EXERCISE BRIEF –
Copy every line of the following data that includes the string "decl".
- - - -
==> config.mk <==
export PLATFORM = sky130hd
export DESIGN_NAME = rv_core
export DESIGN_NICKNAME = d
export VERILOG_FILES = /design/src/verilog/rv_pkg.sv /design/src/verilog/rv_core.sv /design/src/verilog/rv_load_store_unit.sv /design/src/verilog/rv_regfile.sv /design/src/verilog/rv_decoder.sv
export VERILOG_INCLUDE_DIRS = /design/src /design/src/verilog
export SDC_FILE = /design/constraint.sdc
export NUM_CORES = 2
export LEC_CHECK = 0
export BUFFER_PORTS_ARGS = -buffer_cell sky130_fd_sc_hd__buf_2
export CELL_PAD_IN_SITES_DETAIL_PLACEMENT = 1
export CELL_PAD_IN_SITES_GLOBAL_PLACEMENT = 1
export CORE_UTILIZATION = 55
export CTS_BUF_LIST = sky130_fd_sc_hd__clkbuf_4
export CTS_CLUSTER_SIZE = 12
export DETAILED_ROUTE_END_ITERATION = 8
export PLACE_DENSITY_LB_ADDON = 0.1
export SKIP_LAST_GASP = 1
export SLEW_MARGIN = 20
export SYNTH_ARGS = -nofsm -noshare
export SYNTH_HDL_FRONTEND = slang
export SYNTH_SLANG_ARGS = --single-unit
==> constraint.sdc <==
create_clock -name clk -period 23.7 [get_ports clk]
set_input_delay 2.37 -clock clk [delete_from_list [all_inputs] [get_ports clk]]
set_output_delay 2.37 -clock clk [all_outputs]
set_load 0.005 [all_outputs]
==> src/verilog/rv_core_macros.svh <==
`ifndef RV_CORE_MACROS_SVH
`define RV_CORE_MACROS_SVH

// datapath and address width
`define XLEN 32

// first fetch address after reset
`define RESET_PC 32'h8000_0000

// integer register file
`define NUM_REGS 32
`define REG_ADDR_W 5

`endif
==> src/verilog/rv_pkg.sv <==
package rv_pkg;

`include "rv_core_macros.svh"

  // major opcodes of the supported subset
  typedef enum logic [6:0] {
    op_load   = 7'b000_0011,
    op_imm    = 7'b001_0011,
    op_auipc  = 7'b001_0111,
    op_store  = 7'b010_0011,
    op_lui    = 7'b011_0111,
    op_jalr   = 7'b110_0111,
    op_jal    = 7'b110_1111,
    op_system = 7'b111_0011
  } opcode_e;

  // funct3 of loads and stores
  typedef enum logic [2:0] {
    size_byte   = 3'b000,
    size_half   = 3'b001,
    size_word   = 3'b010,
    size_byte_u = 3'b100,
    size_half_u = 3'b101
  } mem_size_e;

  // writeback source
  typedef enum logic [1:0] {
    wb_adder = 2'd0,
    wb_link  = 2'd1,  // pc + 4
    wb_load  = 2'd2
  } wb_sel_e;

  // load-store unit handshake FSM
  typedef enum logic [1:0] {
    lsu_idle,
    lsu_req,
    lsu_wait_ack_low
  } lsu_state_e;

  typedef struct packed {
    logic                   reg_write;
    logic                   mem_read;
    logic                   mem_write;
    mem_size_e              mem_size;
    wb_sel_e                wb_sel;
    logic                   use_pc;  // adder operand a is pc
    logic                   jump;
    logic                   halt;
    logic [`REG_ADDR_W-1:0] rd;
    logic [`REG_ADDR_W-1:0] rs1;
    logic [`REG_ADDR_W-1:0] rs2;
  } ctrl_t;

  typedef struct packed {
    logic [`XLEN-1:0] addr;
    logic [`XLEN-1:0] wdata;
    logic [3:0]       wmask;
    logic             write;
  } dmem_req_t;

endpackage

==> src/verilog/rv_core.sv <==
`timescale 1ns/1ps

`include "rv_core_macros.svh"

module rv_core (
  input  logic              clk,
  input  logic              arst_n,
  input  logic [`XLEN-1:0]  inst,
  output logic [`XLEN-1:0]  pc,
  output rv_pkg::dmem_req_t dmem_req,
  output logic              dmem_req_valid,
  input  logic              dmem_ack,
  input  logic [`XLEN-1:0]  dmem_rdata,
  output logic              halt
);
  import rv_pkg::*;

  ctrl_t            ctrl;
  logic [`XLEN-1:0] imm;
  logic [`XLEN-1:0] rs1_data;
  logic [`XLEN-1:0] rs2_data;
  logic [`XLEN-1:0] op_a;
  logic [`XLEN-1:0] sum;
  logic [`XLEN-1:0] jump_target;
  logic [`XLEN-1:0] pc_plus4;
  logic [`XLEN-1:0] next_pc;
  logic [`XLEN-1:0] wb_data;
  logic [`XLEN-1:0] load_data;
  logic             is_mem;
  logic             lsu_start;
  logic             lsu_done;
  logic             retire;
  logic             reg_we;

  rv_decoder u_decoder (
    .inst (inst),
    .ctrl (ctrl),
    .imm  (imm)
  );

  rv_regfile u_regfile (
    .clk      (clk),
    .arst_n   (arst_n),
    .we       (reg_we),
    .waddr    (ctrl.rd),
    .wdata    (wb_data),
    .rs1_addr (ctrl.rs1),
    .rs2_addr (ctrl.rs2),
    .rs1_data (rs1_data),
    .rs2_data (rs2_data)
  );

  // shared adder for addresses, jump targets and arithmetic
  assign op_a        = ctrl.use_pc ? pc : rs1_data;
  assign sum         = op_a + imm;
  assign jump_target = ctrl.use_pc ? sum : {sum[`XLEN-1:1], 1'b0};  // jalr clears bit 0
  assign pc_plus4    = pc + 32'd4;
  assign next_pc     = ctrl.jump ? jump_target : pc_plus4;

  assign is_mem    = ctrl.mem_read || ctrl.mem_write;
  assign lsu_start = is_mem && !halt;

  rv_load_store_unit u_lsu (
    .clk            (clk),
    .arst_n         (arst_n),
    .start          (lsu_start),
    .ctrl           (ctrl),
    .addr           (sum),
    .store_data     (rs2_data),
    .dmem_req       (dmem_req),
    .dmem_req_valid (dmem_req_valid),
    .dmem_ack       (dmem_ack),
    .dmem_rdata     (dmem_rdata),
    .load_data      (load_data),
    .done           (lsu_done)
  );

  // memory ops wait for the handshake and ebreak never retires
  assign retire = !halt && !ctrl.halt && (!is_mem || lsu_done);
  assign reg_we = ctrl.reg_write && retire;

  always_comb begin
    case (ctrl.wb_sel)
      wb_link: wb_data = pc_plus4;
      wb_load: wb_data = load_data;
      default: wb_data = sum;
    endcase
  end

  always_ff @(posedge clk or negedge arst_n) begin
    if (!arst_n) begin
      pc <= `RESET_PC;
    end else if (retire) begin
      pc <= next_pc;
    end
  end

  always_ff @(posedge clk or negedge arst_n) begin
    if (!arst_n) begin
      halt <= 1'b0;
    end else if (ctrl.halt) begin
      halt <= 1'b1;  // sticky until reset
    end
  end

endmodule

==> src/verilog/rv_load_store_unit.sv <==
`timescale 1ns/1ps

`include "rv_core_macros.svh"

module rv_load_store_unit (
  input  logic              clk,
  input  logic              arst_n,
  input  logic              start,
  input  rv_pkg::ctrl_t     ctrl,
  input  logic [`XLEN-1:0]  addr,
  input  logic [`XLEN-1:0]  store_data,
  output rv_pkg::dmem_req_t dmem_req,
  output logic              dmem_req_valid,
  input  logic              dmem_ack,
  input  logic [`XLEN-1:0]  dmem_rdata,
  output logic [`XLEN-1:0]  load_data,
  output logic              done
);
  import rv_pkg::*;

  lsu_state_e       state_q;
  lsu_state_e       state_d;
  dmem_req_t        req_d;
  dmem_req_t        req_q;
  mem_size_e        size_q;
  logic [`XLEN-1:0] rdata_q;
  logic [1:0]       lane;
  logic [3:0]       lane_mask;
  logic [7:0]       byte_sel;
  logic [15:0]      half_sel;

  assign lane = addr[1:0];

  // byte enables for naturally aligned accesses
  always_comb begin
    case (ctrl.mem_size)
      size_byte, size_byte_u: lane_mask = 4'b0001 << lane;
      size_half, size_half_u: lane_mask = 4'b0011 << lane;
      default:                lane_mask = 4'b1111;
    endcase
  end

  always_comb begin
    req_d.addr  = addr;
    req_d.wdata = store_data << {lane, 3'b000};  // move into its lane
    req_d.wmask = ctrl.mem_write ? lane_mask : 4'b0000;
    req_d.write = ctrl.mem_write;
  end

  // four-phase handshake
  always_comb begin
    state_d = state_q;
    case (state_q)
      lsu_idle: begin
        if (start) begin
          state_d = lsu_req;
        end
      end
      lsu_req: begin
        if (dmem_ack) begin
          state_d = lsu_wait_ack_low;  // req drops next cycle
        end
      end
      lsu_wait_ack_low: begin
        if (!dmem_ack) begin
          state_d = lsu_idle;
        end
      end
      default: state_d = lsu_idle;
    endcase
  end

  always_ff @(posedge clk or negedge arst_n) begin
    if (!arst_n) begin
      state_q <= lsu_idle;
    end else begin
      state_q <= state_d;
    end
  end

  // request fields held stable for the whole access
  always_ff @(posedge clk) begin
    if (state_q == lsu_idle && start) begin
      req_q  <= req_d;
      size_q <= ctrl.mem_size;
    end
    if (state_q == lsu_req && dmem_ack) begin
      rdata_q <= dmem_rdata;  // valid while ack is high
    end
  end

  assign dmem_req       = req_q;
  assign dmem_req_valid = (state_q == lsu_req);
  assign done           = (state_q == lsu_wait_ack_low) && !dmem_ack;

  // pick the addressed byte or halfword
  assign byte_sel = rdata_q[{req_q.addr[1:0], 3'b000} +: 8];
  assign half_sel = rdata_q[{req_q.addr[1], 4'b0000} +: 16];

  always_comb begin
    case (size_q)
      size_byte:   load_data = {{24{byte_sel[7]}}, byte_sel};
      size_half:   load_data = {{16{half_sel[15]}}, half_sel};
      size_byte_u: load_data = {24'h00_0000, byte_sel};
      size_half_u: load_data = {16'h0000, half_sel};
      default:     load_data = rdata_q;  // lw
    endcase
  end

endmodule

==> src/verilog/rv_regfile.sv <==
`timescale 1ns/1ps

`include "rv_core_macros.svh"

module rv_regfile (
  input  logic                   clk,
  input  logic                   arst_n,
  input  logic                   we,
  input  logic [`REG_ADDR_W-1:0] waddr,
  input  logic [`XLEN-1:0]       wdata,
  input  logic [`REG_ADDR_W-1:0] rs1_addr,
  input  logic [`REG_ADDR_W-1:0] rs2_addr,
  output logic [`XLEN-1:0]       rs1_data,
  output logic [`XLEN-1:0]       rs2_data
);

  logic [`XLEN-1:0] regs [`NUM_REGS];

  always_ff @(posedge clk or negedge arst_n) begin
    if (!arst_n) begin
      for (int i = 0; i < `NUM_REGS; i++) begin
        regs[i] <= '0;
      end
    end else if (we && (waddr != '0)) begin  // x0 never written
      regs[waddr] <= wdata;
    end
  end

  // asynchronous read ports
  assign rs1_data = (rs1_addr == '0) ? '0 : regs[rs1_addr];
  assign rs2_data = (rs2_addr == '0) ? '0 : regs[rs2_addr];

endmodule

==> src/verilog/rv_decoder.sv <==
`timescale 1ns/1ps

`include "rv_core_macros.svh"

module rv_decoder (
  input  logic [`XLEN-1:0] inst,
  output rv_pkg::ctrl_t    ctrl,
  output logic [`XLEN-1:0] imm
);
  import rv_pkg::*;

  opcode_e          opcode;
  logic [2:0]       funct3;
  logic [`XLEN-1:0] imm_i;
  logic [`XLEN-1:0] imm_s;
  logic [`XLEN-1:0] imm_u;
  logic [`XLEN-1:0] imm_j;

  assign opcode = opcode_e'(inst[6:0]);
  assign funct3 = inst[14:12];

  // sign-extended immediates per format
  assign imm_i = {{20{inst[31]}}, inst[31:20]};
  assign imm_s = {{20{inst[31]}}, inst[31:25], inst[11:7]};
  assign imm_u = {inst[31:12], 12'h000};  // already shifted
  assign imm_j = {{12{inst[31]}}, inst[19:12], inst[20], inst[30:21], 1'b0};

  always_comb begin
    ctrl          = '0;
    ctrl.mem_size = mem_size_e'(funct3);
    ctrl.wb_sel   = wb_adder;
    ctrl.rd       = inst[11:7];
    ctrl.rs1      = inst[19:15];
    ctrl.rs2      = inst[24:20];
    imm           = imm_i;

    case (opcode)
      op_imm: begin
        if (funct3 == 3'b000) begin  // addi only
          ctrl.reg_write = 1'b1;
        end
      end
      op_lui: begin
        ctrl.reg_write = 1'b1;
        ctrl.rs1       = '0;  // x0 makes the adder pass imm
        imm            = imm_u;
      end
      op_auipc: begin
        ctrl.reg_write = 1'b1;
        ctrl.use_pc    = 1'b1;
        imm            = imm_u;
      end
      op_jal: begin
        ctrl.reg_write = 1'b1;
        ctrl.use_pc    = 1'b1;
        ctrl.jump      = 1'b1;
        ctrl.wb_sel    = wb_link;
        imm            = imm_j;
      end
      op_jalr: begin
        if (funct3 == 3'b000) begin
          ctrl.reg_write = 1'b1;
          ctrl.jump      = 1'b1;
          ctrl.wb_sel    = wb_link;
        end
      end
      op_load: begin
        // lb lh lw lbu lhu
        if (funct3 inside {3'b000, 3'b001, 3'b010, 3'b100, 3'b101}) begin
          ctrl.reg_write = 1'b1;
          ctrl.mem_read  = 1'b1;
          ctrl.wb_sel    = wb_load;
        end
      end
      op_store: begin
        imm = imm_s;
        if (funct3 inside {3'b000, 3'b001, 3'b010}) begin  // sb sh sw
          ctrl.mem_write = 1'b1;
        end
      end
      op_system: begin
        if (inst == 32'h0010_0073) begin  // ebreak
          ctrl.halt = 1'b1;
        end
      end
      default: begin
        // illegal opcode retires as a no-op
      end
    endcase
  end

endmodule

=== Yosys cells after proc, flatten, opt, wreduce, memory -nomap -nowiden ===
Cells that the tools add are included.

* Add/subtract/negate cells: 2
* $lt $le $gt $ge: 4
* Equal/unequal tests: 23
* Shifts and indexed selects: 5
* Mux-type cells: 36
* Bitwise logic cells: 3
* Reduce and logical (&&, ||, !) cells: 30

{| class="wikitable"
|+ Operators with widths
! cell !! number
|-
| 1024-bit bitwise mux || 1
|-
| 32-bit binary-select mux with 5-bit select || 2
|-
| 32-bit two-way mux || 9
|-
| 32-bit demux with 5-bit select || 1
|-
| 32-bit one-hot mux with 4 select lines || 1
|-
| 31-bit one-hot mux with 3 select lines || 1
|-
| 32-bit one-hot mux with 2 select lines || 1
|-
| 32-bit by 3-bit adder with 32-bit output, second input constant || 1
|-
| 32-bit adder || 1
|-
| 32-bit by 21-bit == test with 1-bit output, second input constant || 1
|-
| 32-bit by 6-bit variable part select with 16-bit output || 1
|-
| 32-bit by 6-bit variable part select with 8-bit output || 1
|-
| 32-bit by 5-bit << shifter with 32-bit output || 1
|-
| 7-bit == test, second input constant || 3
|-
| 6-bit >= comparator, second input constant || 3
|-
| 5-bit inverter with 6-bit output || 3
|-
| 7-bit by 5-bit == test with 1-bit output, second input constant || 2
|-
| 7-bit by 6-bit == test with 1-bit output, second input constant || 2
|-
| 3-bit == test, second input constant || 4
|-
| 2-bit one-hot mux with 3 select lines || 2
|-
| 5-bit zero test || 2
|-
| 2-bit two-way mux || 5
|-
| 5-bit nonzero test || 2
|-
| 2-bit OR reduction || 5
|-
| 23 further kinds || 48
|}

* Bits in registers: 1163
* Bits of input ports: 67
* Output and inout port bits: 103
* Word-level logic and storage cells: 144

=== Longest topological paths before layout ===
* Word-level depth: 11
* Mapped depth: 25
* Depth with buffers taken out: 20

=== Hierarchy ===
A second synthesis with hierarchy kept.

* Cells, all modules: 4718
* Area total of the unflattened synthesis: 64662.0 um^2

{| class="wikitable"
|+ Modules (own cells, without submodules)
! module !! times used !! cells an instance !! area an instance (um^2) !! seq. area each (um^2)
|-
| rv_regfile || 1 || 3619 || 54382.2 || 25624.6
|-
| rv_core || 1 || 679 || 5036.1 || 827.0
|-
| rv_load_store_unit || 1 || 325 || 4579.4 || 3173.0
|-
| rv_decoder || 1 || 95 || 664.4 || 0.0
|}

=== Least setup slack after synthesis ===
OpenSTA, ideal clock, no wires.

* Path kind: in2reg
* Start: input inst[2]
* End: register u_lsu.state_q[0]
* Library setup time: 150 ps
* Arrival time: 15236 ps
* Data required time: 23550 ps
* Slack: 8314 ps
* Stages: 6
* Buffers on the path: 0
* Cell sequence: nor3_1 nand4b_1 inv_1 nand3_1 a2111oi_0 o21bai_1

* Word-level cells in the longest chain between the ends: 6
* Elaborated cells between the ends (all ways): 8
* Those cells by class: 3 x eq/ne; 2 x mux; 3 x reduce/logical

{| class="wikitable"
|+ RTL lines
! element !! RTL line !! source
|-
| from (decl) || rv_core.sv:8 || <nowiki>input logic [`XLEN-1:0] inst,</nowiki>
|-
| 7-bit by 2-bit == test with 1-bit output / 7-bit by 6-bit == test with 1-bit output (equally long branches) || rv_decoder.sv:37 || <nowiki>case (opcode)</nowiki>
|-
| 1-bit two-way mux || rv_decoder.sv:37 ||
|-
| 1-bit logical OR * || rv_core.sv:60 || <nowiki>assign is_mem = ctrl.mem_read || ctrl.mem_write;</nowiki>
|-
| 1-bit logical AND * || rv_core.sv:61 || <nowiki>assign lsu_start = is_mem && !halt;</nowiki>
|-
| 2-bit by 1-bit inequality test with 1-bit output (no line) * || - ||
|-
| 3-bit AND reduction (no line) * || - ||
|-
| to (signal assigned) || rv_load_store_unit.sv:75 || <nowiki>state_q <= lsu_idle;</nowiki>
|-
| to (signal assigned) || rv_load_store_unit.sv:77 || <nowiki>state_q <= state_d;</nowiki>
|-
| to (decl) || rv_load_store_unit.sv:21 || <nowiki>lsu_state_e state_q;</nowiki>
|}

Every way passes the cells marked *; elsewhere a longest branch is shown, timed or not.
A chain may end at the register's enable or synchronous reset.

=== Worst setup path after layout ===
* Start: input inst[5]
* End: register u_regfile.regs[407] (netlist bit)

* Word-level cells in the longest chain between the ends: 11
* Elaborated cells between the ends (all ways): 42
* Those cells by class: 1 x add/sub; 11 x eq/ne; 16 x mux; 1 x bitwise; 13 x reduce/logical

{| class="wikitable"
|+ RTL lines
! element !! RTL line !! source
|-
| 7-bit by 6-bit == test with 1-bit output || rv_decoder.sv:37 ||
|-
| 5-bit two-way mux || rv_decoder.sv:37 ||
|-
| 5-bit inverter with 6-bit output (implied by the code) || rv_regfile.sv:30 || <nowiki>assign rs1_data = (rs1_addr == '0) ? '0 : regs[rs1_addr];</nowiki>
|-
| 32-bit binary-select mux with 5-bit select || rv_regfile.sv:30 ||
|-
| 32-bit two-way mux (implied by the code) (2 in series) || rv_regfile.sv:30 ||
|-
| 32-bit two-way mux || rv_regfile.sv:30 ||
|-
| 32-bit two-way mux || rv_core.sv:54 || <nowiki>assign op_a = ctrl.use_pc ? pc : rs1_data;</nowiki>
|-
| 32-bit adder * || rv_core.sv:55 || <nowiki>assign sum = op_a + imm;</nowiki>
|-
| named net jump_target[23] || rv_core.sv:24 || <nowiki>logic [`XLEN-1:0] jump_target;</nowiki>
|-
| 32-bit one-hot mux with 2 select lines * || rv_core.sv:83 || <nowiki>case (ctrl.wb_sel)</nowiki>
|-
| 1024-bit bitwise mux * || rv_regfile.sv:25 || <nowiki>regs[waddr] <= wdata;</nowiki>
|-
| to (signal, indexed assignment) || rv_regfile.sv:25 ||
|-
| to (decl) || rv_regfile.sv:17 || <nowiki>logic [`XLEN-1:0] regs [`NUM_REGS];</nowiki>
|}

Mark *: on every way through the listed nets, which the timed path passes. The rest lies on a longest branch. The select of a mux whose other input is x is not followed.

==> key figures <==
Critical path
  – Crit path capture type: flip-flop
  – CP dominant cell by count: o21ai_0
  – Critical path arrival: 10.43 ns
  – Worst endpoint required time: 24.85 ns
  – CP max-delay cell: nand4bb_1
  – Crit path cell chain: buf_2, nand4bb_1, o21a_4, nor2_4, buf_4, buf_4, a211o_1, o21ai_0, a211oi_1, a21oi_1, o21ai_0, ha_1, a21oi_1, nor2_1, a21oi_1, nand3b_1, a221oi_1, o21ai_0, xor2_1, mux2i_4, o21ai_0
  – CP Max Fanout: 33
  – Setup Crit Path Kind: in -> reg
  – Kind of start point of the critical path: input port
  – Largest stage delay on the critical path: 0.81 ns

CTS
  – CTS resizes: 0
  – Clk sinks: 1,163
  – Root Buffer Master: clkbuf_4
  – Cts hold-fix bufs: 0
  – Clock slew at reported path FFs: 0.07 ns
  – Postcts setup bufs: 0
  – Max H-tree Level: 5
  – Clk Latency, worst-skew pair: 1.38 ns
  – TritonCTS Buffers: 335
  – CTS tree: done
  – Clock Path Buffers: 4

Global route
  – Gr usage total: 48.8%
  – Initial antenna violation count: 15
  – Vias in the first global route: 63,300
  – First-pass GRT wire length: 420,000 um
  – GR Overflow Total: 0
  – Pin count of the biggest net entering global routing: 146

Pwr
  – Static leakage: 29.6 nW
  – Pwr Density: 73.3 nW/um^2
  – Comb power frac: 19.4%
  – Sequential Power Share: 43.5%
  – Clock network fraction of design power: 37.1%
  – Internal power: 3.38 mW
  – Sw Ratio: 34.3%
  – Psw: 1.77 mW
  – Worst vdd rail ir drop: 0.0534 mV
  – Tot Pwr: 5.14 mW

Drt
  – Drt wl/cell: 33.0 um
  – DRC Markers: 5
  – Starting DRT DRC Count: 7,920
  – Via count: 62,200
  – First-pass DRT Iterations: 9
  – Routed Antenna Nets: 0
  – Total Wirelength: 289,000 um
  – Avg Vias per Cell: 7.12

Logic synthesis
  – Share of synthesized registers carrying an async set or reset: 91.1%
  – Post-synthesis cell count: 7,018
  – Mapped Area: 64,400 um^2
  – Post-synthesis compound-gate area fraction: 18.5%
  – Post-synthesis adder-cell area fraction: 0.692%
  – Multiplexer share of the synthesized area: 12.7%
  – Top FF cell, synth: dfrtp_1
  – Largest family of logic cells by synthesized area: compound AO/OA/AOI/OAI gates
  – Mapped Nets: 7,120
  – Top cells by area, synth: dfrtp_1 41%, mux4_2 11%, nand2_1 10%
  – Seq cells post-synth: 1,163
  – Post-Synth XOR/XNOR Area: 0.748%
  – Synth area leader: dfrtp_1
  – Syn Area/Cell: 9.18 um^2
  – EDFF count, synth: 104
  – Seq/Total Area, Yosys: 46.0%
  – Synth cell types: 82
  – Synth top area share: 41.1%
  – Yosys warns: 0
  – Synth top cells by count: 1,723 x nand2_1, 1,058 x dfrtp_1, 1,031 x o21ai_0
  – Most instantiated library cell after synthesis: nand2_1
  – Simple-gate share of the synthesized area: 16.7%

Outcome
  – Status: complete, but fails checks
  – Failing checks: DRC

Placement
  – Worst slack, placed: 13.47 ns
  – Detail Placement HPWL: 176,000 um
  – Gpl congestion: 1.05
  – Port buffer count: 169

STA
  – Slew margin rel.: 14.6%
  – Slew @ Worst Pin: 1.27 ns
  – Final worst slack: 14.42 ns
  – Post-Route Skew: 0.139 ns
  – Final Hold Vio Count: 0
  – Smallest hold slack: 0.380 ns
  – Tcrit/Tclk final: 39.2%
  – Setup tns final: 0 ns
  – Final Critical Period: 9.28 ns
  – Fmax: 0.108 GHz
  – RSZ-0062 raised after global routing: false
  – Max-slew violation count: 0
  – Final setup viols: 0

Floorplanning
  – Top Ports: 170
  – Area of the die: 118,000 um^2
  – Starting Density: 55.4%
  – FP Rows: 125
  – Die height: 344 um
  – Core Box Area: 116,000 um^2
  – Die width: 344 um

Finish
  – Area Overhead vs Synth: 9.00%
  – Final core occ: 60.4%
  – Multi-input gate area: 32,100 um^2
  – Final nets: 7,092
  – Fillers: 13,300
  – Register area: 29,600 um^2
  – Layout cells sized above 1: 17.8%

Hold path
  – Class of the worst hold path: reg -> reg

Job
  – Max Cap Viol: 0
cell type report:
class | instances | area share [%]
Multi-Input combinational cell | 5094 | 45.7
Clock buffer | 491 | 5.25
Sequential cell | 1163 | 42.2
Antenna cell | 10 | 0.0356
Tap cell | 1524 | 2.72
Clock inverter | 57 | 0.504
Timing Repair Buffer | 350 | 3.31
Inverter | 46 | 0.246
- - - -
RESPONSE BOX –
| from (decl) || rv_core.sv:8 || <nowiki>input logic [`XLEN-1:0] inst,</nowiki>
| to (decl) || rv_load_store_unit.sv:21 || <nowiki>lsu_state_e state_q;</nowiki>
| to (decl) || rv_regfile.sv:17 || <nowiki>logic [`XLEN-1:0] regs [`NUM_REGS];</nowiki>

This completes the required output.